Honourable members will recall that a key focus of the Barton reports centred on opportunities for Canada as a global leader in agricultural production and international trade. Those reports underscored the importance of increasing investments in agricultural innovation, productivity enhancement, and digital and open data tools. Those investments, according to the Barton reports, could help move Canada from its current ranking as the world's seventh-largest agricultural exporter to the world's second largest. We believe an important part of that ambitious agricultural innovation agenda includes sustainable agriculture.
Evidence shows that global demand for sustainable agriculture is growing.
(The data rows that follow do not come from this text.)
===== src/rtl/mips_ctrl_pkg.sv =====
// Shared constants and types for the multi-cycle MIPS control FSM.
package mips_ctrl_pkg;

  // Opcode field values handled by the controller
  localparam logic [5:0] OP_RTYPE = 6'd0;
  localparam logic [5:0] OP_J     = 6'd2;
  localparam logic [5:0] OP_BEQ   = 6'd4;
  localparam logic [5:0] OP_BNE   = 6'd5;
  localparam logic [5:0] OP_ADDI  = 6'd8;
  localparam logic [5:0] OP_SLTI  = 6'd10;
  localparam logic [5:0] OP_LW    = 6'd35;
  localparam logic [5:0] OP_SW    = 6'd43;

  // ALU operation requests (3-bit core encoding)
  localparam logic [2:0] ALU_RTYPE = 3'b000;
  localparam logic [2:0] ALU_SUB   = 3'b001;
  localparam logic [2:0] ALU_ADD   = 3'b010;
  localparam logic [2:0] ALU_SLT   = 3'b011;

  // ALU B-operand select
  localparam logic [1:0] SRCB_RT     = 2'b00;
  localparam logic [1:0] SRCB_FOUR   = 2'b01;
  localparam logic [1:0] SRCB_IMM    = 2'b10;
  localparam logic [1:0] SRCB_IMM_SH = 2'b11;

  // PC source select
  localparam logic [1:0] PCSRC_ALU    = 2'b00;
  localparam logic [1:0] PCSRC_ALUOUT = 2'b01;
  localparam logic [1:0] PCSRC_JUMP   = 2'b10;

  typedef enum logic [3:0] {
    S_RST      = 4'd0,
    S_FETCH    = 4'd1,
    S_DECODE   = 4'd2,
    S_MEM_ADDR = 4'd3,
    S_MEM_RD   = 4'd4,
    S_MEM_WB   = 4'd5,
    S_MEM_WR   = 4'd6,
    S_R_EXEC   = 4'd7,
    S_R_WB     = 4'd8,
    S_I_EXEC   = 4'd9,
    S_I_WB     = 4'd10,
    S_BRANCH   = 4'd11,
    S_JUMP     = 4'd12,
    S_TRAP     = 4'd13
  } state_t;

endpackage


===== src/rtl/ctrl_next_state.sv =====
// Combinational next-state function of the multi-cycle control FSM.
module ctrl_next_state
  import mips_ctrl_pkg::*;
(
  input  state_t     i_state,
  input  logic [5:0] i_op_q,
  input  logic [5:0] i_instr_op,
  input  logic       i_mem_ready,
  output state_t     o_next
);

  // Next state: opcode dispatch in DECODE uses the live opcode, later states the latched one
  always_comb begin
    o_next = i_state;
    case (i_state)
      S_RST:      o_next = S_FETCH;
      S_FETCH:    o_next = i_mem_ready ? S_DECODE : S_FETCH;
      S_DECODE: begin
        case (i_instr_op)
          OP_RTYPE:        o_next = S_R_EXEC;
          OP_J:            o_next = S_JUMP;
          OP_BEQ, OP_BNE:  o_next = S_BRANCH;
          OP_ADDI, OP_SLTI: o_next = S_I_EXEC;
          OP_LW, OP_SW:    o_next = S_MEM_ADDR;
          default:         o_next = S_TRAP;
        endcase
      end
      S_MEM_ADDR: o_next = (i_op_q == OP_LW) ? S_MEM_RD : S_MEM_WR;
      S_MEM_RD:   o_next = i_mem_ready ? S_MEM_WB : S_MEM_RD;
      S_MEM_WB:   o_next = S_FETCH;
      S_MEM_WR:   o_next = i_mem_ready ? S_FETCH : S_MEM_WR;
      S_R_EXEC:   o_next = S_R_WB;
      S_R_WB:     o_next = S_FETCH;
      S_I_EXEC:   o_next = S_I_WB;
      S_I_WB:     o_next = S_FETCH;
      S_BRANCH:   o_next = S_FETCH;
      S_JUMP:     o_next = S_FETCH;
      S_TRAP:     o_next = S_TRAP;
      default:    o_next = S_RST;
    endcase
  end

endmodule


===== src/rtl/multicycle_control.sv =====
// Moore control FSM for the multi-cycle MIPS datapath (FETCH write-enables gated by mem_ready).
module multicycle_control
  import mips_ctrl_pkg::*;
#(
  parameter int ALU_OP_W = 3,
  parameter int STATE_W  = 4
) (
  input  logic                clk_i,
  input  logic                rst_i,
  input  logic [5:0]          instr_op_i,
  input  logic                mem_ready_i,
  output logic                pc_write_o,
  output logic                pc_write_cond_o,
  output logic                ir_write_o,
  output logic                i_or_d_o,
  output logic                mem_read_o,
  output logic                mem_write_o,
  output logic                mem_to_reg_o,
  output logic                reg_write_o,
  output logic                reg_dst_o,
  output logic                alu_src_a_o,
  output logic                branch_ne_o,
  output logic [1:0]          alu_src_b_o,
  output logic [1:0]          pc_src_o,
  output logic [ALU_OP_W-1:0] alu_op_o,
  output logic                illegal_o,
  output logic [STATE_W-1:0]  state_o
);

  state_t     r_state;
  state_t     w_next;
  logic [5:0] r_op_q;
  logic [2:0] w_alu_op;

  ctrl_next_state u_next (
    .i_state     (r_state),
    .i_op_q      (r_op_q),
    .i_instr_op  (instr_op_i),
    .i_mem_ready (mem_ready_i),
    .o_next      (w_next)
  );

  // State register; reset aborts any instruction or pending memory access immediately
  always_ff @(posedge clk_i or negedge rst_i) begin
    if (!rst_i) r_state <= S_RST;
    else        r_state <= w_next;
  end

  // Opcode latch: captured only in DECODE so later opcode changes are ignored
  always_ff @(posedge clk_i or negedge rst_i) begin
    if (!rst_i)                   r_op_q <= '0;
    else if (r_state == S_DECODE) r_op_q <= instr_op_i;
  end

  // Output decode: everything defaults low, each state raises only its own controls
  always_comb begin
    pc_write_o      = 1'b0;
    pc_write_cond_o = 1'b0;
    ir_write_o      = 1'b0;
    i_or_d_o        = 1'b0;
    mem_read_o      = 1'b0;
    mem_write_o     = 1'b0;
    mem_to_reg_o    = 1'b0;
    reg_write_o     = 1'b0;
    reg_dst_o       = 1'b0;
    alu_src_a_o     = 1'b0;
    branch_ne_o     = 1'b0;
    alu_src_b_o     = SRCB_RT;
    pc_src_o        = PCSRC_ALU;
    w_alu_op        = ALU_RTYPE;
    illegal_o       = 1'b0;
    case (r_state)
      S_FETCH: begin
        mem_read_o  = 1'b1;
        alu_src_b_o = SRCB_FOUR;
        w_alu_op    = ALU_ADD;
        ir_write_o  = mem_ready_i;
        pc_write_o  = mem_ready_i;
      end
      S_DECODE: begin
        alu_src_b_o = SRCB_IMM_SH;
        w_alu_op    = ALU_ADD;
      end
      S_MEM_ADDR: begin
        alu_src_a_o = 1'b1;
        alu_src_b_o = SRCB_IMM;
        w_alu_op    = ALU_ADD;
      end
      S_MEM_RD: begin
        mem_read_o = 1'b1;
        i_or_d_o   = 1'b1;
      end
      S_MEM_WB: begin
        reg_write_o  = 1'b1;
        mem_to_reg_o = 1'b1;
      end
      S_MEM_WR: begin
        mem_write_o = 1'b1;
        i_or_d_o    = 1'b1;
      end
      S_R_EXEC: begin
        alu_src_a_o = 1'b1;
        alu_src_b_o = SRCB_RT;
        w_alu_op    = ALU_RTYPE;
      end
      S_R_WB: begin
        reg_write_o = 1'b1;
        reg_dst_o   = 1'b1;
      end
      S_I_EXEC: begin
        alu_src_a_o = 1'b1;
        alu_src_b_o = SRCB_IMM;
        w_alu_op    = (r_op_q == OP_SLTI) ? ALU_SLT : ALU_ADD;
      end
      S_I_WB: begin
        reg_write_o = 1'b1;
      end
      S_BRANCH: begin
        alu_src_a_o     = 1'b1;
        alu_src_b_o     = SRCB_RT;
        w_alu_op        = ALU_SUB;
        pc_write_cond_o = 1'b1;
        pc_src_o        = PCSRC_ALUOUT;
        branch_ne_o     = (r_op_q == OP_BNE);
      end
      S_JUMP: begin
        pc_write_o = 1'b1;
        pc_src_o   = PCSRC_JUMP;
      end
      S_TRAP: begin
        illegal_o = 1'b1;
      end
      default: ;
    endcase
  end

  assign alu_op_o = ALU_OP_W'(w_alu_op);
  assign state_o  = STATE_W'(r_state);

endmodule


===== config.mk =====
export PLATFORM = sky130hd
export DESIGN_NAME = multicycle_control
export DESIGN_NICKNAME = d
export VERILOG_FILES = /design/src/rtl/mips_ctrl_pkg.sv /design/src/rtl/ctrl_next_state.sv /design/src/rtl/multicycle_control.sv
export SDC_FILE = /design/constraint.sdc
export NUM_CORES = 1
export LEC_CHECK = 0
export CAP_MARGIN = 25
export CORE_UTILIZATION = 35
export CTS_BUF_LIST = sky130_fd_sc_hd__clkbuf_2 sky130_fd_sc_hd__clkbuf_4 sky130_fd_sc_hd__clkbuf_8
export CTS_CLUSTER_DIAMETER = 200
export DETAILED_ROUTE_END_ITERATION = 16
export PLACE_DENSITY_LB_ADDON = 0.25
export SLEW_MARGIN = 30
export SYNTH_ARGS = -nofsm -noshare
export SYNTH_HDL_FRONTEND = slang
export SYNTH_HIERARCHICAL = 1
export SYNTH_SLANG_ARGS = --single-unit

===== constraint.sdc =====
create_clock -name clk_i -period 1.2 [get_ports clk_i]
set_input_delay 0.24 -clock clk_i [delete_from_list [all_inputs] [get_ports clk_i]]
set_output_delay 0.24 -clock clk_i [all_outputs]
set_load 0.1 [all_outputs]

==> flow_metrics.tcl <==
set metrics [dict create \
    drive_above_1_share 0.6845 \
    cts.hold.buffers_added 0 \
    end_kind "primary output" \
    cts_buffer_depth 2 \
    timing.final.crit_share 1.524 \
    crit_arrival_ns 1.59 \
    fmax_ghz 0.5469 \
    finish.utilization 0.9156 \
    yosysWarnings 6 \
    violations "negative setup slack" \
    stdcell_count 196 \
    setup_viol 32 \
    timing.final.ws_setup_ns -0.6286 \
    grt_max_degree 14 \
    synth_area_um2 883.3 \
    yosysTopAreaCellShare 0.2833 \
    cts_inserted_buffers 3 \
    outcome "finished with violations" \
    synthesis.nets 106 \
    place_inst 181 \
    die_h_um 52.24 \
    drt_iter0_drc 40 \
    track_usage 0.2376 \
    io_buffers 30 \
    first_pass_iters 4 \
    yosysUniqueCellTypes 42 \
    clk_latency_ns 0.27 \
    critPathMaxStageDelay_ns 0.52 \
    diodes 0 \
    dp_hpwl_mm 2.091 \
    rsz0062_at_grt "yes" \
    grt_pass1_wl_mm 4.712 \
    post_drt_wl_per_cell_um 19.83 \
    grt_overflow 0 \
    clk_pin_slew_ns 0.07 \
    die-area_um2 2729 \
    path_class "register to primary output" \
    yosysTopAreaCell "dfrtp_1" \
    vias 1149 \
    cts_tree "yes" \
    core_area_um2 2297 \
    crit_slowest_cell "dfrtp_4" \
    multi_input_area_um2 815.8 \
    gp_congestion 0.7570 \
    wl_mm 3.886 \
    ys_seq_elements 10 \
    post_drt_via_cell_ratio 5.862 \
    cp-start-kind "register" \
    drv_cap 0 \
    register_area_um2 265.3 \
    cp.buffers_inverters 1 \
    crit_required_ns 0.96 \
    slew_violations 0 \
    grt_pass1_vias 1029 \
    io_pins 32 \
    hp-class "input port to asynchronous set/reset pin" \
    finClkSkew_ns 0.0007658 \
    worstPathCellList "or2b_1 -> a21oi_2 -> buf_12" \
    syn_area_per_cell_um2 9.107 \
    start_util 0.3845 \
    critPathMaxFanout 5 \
    cts_root_buf "clkbuf_4" \
    synthTopCellsByArea "dfrtp_1 28%, mux2_2 7.6%, nand2b_4 4.7%" \
    whs_ns 0.2915 \
    drc_errors 0 \
    clock_sinks 10 \
    hold_viol_final 0 \
    layout.nets 178 \
    fillers 87 \
    fin_crit_ns 1.829 \
    num_rows 17 \
    postSynthCellCount 97 \
    grt_antenna_before_repair 0 \
    cp_top_family "flip-flops" \
    ant_nets 0 \
    chipWidth_um 52.24 \
    ys_seq_area_frac 0.2833 \
    ctsHtreeMaxLevel 1 \
    syn2layout_area_growth_pct 138.1 \
]
## metrics by stage
stage	setup slack (ns)	TNS, ns	cell area [µm²]
final	-0.6286	-14.83	2103
after global routing	-0.6912	-16.21	2103
after floorplan	-1.658	-22.01	1045
after global placement	-0.3715	-6.837	1807
after CTS	-0.5850	-12.98	1963
after detailed placement	-0.4944	-7.494	1807
## state kept, by name (all words and copies together) (netlist names)
register,count
r_op_q,6
state_o,4
## routing by layer
| metal | share of wire | global-route usage |
|---|---|---|
| met5 | 0 | 0 |
| met4 | 0.049 | 0.07895 |
| met3 | 0.054 | 0.02319 |
| met2 | 0.52 | 0.4551 |
| met1 | 0.38 | 0.2708 |
## logic make-up (layout without fill, tap and decap cells)
group	count (synthesis)	in the layout	synth area share
buf+inv	8	79	0.08072
simple gates	49	49	0.3839
mux	6	6	0.07648
other cells	1	1	0.004245
compound gates	22	22	0.1615
flops	10	10	0.2833
xor+xnor	1	1	0.009917
## cells in the mapped netlist, drive strengths merged
| master | n |
|---|---|
| nor2 | 11 |
| dfrtp | 10 |
| nand2b | 7 |
| a21oi | 6 |
| buf | 6 |
| mux2 | 6 |
| nor3 | 6 |
| nand2 | 5 |
| o21ai | 5 |
| and4b | 3 |
| nor4b | 3 |
| nand3 | 2 |
| nand4b | 2 |
| nor3b | 2 |
| o211ai | 2 |
| o31ai | 2 |
| a211oi | 1 |
| a21boi | 1 |
| a222oi | 1 |
| a22oi | 1 |
| a31oi | 1 |
| and2 | 1 |
| clkbuf | 1 |
| conb | 1 |
| inv | 1 |
| nand3b | 1 |
| nor2b | 1 |
| nor4 | 1 |
| nor4bb | 1 |
| o21a | 1 |
| o22ai | 1 |
| or2 | 1 |
| or2b | 1 |
| or3 | 1 |
| xnor2 | 1 |
## timing repair
| item | CTS | global route |
|---|---|---|
| gates resized for setup | 22 | 22 |
| setup endpoints to repair | 32 | 32 |
| pin swaps | 14 | 7 |
| gates cloned | 0 | 0 |
| buffers inserted | 4 | 7 |
## final cells by class
class	count	share of cell area
Timing Repair Buffer	74	0.4533
Multi-Input combinational cell	79	0.3879
Sequential cell	10	0.1261
Tap cell	28	0.01666
Clock buffer	4	0.01428
Inverter	1	0.001785
## placed cells by master (no fill, tap or decap), drive strengths merged, types with 2 or more instances in the layout
master,instances
a21oi,6
nor3b,2
o21ai,5
dfrtp,10
nand3,2
o31ai,2
mux2,6
dlygate4sd2,4
clkdlybuf4s50,4
o211ai,2
clkbuf,4
nor2,11
nor3,6
nand2b,7
buf,66
nor4b,3
nand4b,2
nand2,5
and4b,3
IISD colleagues track global trends in sustainable commodity production, third party sustainability certification, and trade on an ongoing basis. To illustrate, roughly one-third of the current $9-billion global palm oil market conforms to some sustainability standards. For coffee, 40% of what we consume has some kind of third party sustainability standard.
Earlier this year, the World Economic Forum and IISD examined trends and emerging opportunities in global agricultural supply chains and sustainability standards. Especially since the 2015 sustainable development goals and the Paris climate agreement, there is greater convergence of a demand-side pull from consumers wanting greater choices that embed organic, fair trade, sustainable and climate-smart values with a supply-side push from growers and distributors to include sustainability choices. Trade agreements like the WTO, Mercosur, CETA and others could and should have a bigger role in supporting this convergence through such tools as mutual recognition equivalency of different standards.
Mr. Chair, I'd be glad to share the reports I've just mentioned with members of the committee through the clerk, but in light of these trends, we encourage increased investments in federal agri-environmental programs, as well as investments in research and development in environmentally sustainable agriculture as well as ways to reduce food waste.
The second priority is freshwater stewardship. IISD is proud to run the Experimental Lakes Area, which marks its 50th anniversary in 2018. It's important that the federal government continue working with different jurisdictions and communities across Canada to address both well-known problems like non-point phosphorous, chemical and other pollution, and the emerging challenges facing lakes and rivers throughout the country associated with climate impacts changing hydrological cycles. We therefore encourage investments that anticipate and respond to climate-related effects on Canada's freshwater systems as well as investments for aquatic restoration, including working with farmers in protecting and restoring wetlands.
Finally, on subsidies, for over a decade IISD has worked to identify and eliminate subsidies that support, largely indirectly through tax treatment, fossil fuels. While the cost to implement Canada's promise at the 2009 G20 Pittsburgh summit of phasing out all of these subsidies is small, the direct and indirect savings measured in avoided greenhouse gas emissions, public health benefits, and others are substantial. We welcome the progress by successive federal governments in sunsetting several fossil fuel subsidies over the past decade. We encourage more action to reach or exceed the 2009 target of 2025 for eliminating all inefficient fossil fuel subsidies.
Transparency plays a crucial role in reforming fossil fuel subsidies, a view underscored by the Auditor General. As the government begins an international peer-review process of its fossil fuel subsidies, we look forward to better accounting transparency. Given my colleagues' work with other governments across the world involved in a subsidy peer-review process, we'd be pleased to share with the Department of Finance our experience with regard to this process.
Mr. Chair, colleagues, thank you very much.